§ **Your task**
Exactly as they appear, copy the lines from the start of the entries below to the line containing "localparam logic [4:0] OFF_CMPAA_L", both ends included.

───── Data for analysis

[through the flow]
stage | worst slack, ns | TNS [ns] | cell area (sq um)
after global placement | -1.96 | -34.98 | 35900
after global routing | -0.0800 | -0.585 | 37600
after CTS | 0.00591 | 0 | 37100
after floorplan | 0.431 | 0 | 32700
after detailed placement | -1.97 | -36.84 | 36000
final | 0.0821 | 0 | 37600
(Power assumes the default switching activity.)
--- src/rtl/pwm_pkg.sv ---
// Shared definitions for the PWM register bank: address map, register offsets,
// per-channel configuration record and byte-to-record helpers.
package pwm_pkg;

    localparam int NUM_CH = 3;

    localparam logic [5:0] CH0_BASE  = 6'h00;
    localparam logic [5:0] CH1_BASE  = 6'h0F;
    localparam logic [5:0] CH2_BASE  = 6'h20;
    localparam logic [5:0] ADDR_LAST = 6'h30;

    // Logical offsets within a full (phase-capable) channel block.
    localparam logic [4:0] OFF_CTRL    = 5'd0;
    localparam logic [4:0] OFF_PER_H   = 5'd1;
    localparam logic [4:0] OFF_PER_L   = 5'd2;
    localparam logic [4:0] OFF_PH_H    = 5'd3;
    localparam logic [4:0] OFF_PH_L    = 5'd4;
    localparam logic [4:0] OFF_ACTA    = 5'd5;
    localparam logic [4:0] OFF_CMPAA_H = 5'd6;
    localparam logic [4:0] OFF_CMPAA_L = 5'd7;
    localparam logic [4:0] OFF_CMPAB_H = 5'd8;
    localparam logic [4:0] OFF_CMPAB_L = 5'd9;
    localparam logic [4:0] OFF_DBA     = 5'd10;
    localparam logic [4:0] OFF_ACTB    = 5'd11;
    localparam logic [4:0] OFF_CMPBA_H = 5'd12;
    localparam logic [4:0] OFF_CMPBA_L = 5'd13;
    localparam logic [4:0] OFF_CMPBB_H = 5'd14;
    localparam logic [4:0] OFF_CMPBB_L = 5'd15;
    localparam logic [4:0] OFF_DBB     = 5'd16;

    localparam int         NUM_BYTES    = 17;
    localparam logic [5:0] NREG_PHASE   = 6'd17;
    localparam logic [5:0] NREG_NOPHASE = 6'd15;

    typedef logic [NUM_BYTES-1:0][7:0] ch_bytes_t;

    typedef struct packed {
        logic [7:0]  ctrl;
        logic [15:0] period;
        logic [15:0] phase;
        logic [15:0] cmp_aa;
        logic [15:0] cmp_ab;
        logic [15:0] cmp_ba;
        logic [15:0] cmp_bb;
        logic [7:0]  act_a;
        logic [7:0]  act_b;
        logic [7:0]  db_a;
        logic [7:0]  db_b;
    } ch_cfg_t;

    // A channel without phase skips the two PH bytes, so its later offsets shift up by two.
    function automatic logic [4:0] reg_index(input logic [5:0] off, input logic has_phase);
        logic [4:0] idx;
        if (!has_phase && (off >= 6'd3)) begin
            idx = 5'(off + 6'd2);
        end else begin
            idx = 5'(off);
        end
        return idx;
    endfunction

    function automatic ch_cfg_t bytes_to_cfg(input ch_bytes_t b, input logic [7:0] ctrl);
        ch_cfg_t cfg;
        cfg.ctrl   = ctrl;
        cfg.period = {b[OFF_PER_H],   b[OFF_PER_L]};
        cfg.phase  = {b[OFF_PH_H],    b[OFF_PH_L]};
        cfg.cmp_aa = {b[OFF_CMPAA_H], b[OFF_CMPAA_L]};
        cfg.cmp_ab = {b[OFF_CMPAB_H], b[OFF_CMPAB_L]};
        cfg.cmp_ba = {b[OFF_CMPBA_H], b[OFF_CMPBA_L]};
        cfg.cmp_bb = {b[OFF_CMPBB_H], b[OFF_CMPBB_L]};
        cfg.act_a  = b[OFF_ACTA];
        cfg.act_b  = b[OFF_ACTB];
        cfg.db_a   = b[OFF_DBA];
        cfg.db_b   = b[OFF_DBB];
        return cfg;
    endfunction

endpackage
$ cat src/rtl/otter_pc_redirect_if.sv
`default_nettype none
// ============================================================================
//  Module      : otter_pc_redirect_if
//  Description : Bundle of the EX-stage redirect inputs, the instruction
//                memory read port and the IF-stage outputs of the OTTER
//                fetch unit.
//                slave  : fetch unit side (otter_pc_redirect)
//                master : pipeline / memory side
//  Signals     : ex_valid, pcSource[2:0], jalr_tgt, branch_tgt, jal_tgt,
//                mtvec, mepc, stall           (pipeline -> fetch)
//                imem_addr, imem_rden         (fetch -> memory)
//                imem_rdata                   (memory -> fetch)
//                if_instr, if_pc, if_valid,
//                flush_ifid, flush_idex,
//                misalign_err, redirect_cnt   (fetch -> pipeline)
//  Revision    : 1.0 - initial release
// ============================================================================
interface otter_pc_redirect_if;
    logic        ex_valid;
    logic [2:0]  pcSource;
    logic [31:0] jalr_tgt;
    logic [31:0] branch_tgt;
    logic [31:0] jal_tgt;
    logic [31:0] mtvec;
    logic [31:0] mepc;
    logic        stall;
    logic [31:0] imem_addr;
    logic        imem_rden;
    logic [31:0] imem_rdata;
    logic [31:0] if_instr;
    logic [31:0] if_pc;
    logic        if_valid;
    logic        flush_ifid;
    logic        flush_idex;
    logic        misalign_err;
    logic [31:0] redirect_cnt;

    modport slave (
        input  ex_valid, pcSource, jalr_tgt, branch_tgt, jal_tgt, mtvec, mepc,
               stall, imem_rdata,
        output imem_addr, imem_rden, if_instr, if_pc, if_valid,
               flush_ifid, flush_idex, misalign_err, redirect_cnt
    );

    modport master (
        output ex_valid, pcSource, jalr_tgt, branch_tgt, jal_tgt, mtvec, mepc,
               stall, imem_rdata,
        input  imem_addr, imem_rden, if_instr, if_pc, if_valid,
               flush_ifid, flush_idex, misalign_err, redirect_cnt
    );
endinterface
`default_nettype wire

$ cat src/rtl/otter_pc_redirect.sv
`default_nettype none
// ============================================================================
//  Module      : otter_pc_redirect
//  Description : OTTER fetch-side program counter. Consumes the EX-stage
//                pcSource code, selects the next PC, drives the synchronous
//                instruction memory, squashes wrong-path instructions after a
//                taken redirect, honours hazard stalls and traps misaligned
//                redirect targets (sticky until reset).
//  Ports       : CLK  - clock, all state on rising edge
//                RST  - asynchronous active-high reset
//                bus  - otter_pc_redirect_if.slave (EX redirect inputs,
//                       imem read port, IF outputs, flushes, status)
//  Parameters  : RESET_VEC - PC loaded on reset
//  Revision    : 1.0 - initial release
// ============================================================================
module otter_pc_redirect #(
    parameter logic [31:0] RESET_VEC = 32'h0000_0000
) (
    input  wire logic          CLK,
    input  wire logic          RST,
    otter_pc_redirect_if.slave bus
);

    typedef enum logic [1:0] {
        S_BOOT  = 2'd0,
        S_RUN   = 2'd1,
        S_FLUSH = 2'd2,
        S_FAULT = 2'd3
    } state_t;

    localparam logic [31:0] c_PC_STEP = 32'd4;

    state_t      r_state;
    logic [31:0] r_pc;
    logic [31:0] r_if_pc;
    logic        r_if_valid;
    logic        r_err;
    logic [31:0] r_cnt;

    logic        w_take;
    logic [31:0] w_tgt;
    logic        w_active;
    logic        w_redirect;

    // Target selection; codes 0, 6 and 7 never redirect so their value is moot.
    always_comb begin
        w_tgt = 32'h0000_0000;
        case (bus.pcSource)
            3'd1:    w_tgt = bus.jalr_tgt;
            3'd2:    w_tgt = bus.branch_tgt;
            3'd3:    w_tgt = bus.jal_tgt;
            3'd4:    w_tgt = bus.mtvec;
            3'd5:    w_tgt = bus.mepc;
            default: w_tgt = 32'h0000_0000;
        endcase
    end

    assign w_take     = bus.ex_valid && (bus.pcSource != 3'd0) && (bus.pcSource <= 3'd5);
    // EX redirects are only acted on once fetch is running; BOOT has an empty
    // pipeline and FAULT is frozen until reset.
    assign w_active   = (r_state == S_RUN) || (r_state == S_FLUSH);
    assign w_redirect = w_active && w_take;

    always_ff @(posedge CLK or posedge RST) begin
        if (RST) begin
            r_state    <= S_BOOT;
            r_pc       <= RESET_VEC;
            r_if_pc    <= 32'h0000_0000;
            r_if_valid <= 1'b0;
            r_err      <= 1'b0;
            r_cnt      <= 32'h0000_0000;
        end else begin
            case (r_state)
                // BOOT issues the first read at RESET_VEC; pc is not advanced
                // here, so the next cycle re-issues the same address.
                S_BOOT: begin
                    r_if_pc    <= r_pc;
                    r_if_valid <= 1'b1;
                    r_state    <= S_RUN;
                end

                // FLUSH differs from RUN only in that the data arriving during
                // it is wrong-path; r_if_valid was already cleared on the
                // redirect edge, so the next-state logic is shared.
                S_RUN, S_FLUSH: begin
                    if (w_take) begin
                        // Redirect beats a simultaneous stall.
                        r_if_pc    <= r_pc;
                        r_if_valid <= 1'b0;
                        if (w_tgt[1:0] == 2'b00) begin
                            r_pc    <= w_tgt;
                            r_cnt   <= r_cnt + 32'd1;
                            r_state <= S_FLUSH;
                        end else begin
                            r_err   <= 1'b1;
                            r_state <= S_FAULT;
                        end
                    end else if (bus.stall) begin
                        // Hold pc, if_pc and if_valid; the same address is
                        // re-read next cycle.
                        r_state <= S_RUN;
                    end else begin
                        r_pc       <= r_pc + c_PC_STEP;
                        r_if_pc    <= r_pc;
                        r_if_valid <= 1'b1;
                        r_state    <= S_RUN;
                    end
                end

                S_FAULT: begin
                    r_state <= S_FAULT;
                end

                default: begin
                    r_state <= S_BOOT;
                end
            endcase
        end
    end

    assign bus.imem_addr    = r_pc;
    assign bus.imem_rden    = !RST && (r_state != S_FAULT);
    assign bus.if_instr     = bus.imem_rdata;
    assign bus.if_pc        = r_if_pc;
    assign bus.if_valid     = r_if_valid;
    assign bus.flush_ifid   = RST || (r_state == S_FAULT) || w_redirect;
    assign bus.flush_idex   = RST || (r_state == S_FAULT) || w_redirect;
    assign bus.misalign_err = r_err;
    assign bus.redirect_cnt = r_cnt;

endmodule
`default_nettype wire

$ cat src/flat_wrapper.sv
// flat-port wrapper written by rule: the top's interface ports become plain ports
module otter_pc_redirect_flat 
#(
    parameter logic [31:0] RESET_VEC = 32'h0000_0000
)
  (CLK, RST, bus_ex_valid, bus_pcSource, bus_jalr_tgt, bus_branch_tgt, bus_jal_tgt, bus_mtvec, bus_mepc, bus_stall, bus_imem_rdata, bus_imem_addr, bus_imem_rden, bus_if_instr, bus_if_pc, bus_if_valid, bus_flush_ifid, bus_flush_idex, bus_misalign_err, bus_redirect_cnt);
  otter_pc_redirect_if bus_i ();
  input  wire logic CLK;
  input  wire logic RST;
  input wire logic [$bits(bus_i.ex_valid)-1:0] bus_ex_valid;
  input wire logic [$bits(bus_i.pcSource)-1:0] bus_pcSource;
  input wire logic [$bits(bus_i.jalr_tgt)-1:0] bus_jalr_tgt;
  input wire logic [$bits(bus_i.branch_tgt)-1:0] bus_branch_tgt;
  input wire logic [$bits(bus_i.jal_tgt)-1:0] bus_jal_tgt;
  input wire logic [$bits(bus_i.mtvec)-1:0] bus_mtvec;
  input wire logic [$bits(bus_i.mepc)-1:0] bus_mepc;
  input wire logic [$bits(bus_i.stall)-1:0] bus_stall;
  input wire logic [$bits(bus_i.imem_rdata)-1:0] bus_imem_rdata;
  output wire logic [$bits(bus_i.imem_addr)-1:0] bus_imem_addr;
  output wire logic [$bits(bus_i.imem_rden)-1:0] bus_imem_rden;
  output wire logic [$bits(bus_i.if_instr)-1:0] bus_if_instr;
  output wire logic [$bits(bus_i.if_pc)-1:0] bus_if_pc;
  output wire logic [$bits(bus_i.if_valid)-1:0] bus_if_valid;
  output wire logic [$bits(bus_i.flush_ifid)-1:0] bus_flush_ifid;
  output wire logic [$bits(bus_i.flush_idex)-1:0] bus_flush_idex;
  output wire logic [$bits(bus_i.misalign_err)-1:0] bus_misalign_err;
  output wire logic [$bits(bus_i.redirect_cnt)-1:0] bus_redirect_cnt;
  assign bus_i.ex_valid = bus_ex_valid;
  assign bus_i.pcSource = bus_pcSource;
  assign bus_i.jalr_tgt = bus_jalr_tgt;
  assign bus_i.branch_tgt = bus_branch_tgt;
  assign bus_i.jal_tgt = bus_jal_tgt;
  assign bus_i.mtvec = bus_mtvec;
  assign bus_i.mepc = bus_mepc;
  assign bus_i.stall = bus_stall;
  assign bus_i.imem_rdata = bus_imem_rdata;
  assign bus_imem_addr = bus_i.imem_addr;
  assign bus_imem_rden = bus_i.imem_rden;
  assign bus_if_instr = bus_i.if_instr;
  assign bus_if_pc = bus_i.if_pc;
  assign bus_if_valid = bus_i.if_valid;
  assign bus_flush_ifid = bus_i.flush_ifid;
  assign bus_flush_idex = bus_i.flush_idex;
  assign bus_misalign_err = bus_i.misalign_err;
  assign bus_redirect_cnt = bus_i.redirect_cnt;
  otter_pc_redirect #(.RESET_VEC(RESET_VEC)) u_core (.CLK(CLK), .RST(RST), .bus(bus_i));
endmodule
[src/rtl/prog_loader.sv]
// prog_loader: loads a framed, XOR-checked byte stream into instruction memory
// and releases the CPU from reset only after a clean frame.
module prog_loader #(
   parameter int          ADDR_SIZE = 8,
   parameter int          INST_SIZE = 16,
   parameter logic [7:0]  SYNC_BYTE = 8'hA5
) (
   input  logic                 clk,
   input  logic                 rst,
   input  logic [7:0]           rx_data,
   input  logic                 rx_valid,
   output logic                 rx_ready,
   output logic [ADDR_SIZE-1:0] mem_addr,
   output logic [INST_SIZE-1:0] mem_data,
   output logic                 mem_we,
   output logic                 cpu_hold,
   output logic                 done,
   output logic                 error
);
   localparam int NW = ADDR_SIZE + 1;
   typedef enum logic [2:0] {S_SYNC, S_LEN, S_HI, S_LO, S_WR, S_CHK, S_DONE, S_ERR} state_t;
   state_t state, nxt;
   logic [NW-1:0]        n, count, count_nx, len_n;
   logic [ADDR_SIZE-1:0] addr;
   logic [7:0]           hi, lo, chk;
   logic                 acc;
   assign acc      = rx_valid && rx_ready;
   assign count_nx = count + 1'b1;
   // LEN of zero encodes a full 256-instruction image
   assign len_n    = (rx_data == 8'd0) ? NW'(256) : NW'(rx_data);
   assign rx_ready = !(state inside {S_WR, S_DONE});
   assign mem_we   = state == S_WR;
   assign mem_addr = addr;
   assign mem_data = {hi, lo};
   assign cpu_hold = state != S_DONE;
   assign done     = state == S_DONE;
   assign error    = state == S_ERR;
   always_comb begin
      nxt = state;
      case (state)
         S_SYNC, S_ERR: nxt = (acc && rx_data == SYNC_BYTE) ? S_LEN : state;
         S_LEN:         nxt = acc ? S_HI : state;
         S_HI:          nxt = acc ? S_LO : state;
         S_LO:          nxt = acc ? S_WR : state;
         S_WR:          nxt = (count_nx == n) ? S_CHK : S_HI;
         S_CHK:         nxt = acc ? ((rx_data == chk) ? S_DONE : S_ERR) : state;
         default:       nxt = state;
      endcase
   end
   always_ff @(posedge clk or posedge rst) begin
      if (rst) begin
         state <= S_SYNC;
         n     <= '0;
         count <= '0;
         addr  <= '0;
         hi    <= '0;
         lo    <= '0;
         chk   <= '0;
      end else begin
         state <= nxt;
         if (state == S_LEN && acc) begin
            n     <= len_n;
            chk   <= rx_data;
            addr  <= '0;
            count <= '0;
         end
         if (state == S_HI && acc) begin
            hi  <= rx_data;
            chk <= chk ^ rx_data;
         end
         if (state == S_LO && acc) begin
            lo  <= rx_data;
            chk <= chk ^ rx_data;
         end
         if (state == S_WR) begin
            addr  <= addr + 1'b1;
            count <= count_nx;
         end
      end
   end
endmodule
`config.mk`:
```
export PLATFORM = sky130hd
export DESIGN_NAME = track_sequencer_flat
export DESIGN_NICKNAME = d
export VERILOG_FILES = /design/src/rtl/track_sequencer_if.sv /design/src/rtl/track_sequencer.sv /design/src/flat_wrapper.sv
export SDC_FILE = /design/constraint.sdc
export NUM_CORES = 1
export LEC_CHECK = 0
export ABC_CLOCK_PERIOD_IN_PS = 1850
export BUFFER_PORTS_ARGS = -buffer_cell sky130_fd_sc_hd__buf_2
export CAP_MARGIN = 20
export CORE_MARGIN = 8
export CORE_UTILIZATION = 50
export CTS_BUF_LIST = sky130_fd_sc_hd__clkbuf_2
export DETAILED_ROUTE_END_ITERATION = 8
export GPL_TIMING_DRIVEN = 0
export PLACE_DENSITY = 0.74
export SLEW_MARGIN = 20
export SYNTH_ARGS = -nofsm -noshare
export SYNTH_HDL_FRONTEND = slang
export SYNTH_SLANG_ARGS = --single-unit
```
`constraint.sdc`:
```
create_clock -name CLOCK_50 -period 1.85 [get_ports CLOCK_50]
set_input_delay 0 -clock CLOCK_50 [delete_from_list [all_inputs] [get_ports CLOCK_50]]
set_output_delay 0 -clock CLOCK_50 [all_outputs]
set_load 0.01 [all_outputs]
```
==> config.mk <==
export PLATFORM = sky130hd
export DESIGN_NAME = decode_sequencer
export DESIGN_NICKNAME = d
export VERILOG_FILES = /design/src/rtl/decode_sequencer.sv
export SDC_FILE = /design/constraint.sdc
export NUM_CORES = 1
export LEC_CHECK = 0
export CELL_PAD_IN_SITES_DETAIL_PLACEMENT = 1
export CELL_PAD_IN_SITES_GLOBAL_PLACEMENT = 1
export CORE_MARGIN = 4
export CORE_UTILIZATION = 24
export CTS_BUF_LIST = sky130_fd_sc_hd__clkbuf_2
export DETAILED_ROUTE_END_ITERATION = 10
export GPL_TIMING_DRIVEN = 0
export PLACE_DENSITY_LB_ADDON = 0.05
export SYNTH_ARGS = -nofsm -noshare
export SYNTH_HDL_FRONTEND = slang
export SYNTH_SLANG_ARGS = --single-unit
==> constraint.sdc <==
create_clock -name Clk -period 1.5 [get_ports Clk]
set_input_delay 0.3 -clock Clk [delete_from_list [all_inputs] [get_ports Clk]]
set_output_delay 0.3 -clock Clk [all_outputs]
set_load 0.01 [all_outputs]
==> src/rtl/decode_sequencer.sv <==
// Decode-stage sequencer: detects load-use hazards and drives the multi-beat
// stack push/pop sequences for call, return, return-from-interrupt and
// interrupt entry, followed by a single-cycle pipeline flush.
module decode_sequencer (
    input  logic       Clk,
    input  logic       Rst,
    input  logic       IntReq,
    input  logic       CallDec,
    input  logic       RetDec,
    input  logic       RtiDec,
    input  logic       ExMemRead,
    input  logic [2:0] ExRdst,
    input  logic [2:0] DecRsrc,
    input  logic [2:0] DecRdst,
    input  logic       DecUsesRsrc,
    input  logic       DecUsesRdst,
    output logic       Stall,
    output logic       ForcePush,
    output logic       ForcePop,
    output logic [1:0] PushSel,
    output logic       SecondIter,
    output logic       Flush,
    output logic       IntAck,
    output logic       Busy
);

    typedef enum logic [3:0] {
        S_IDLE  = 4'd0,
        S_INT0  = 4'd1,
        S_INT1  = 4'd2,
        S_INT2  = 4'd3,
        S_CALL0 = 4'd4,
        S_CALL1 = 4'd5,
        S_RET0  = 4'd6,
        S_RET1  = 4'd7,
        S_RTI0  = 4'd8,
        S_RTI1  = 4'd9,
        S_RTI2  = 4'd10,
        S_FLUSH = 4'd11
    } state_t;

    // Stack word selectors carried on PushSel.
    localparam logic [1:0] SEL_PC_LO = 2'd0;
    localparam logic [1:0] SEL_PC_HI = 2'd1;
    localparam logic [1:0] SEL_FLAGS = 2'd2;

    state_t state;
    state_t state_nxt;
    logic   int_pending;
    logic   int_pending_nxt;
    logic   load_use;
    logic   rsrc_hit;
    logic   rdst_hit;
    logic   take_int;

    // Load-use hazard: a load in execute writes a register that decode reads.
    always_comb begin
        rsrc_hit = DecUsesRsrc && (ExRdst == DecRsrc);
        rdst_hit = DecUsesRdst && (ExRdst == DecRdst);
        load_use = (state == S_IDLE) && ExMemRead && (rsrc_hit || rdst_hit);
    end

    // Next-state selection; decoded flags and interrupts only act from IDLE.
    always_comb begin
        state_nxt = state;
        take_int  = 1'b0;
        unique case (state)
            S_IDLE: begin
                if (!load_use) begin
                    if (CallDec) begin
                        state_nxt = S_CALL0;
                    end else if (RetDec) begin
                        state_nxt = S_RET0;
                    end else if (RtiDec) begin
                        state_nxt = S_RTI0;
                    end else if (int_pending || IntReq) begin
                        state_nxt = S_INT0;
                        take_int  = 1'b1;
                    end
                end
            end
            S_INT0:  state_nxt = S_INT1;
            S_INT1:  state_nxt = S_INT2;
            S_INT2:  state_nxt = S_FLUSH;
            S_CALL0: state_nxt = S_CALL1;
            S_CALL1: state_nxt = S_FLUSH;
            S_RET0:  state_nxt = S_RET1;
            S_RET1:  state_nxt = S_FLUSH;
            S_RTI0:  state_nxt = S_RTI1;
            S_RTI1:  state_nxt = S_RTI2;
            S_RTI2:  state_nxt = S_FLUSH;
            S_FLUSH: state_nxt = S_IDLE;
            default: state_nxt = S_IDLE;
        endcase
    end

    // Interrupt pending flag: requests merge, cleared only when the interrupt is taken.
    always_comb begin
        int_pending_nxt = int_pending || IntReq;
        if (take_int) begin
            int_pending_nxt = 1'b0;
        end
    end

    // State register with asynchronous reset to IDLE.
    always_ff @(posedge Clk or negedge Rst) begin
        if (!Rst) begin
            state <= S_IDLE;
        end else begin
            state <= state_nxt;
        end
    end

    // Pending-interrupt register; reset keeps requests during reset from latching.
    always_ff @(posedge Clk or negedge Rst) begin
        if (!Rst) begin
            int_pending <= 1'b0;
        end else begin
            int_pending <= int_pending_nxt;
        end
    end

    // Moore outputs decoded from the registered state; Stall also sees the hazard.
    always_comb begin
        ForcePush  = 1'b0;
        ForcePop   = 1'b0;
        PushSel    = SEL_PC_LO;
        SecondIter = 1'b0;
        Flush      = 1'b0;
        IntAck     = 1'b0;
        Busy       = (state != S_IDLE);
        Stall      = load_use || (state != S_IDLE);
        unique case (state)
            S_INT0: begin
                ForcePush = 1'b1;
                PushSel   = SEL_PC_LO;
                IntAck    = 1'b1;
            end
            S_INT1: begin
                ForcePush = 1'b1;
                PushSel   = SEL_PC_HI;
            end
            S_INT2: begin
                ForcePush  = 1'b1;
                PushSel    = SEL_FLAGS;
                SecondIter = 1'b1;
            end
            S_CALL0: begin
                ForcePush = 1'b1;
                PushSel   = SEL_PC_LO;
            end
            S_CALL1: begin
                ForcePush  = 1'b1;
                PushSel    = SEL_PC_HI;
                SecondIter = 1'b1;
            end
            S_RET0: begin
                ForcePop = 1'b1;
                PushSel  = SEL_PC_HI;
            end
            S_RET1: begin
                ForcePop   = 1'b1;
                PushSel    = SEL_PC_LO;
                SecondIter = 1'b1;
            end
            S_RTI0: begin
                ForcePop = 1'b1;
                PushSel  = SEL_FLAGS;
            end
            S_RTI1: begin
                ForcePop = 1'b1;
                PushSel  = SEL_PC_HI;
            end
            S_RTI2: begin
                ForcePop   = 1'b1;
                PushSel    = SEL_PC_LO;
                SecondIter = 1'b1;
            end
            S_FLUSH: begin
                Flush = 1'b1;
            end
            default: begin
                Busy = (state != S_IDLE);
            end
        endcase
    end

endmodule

──────────

§ **Written answer**
[through the flow]
stage | worst slack, ns | TNS [ns] | cell area (sq um)
after global placement | -1.96 | -34.98 | 35900
after global routing | -0.0800 | -0.585 | 37600
after CTS | 0.00591 | 0 | 37100
after floorplan | 0.431 | 0 | 32700
after detailed placement | -1.97 | -36.84 | 36000
final | 0.0821 | 0 | 37600
(Power assumes the default switching activity.)
--- src/rtl/pwm_pkg.sv ---
// Shared definitions for the PWM register bank: address map, register offsets,
// per-channel configuration record and byte-to-record helpers.
package pwm_pkg;

    localparam int NUM_CH = 3;

    localparam logic [5:0] CH0_BASE  = 6'h00;
    localparam logic [5:0] CH1_BASE  = 6'h0F;
    localparam logic [5:0] CH2_BASE  = 6'h20;
    localparam logic [5:0] ADDR_LAST = 6'h30;

    // Logical offsets within a full (phase-capable) channel block.
    localparam logic [4:0] OFF_CTRL    = 5'd0;
    localparam logic [4:0] OFF_PER_H   = 5'd1;
    localparam logic [4:0] OFF_PER_L   = 5'd2;
    localparam logic [4:0] OFF_PH_H    = 5'd3;
    localparam logic [4:0] OFF_PH_L    = 5'd4;
    localparam logic [4:0] OFF_ACTA    = 5'd5;
    localparam logic [4:0] OFF_CMPAA_H = 5'd6;
    localparam logic [4:0] OFF_CMPAA_L = 5'd7;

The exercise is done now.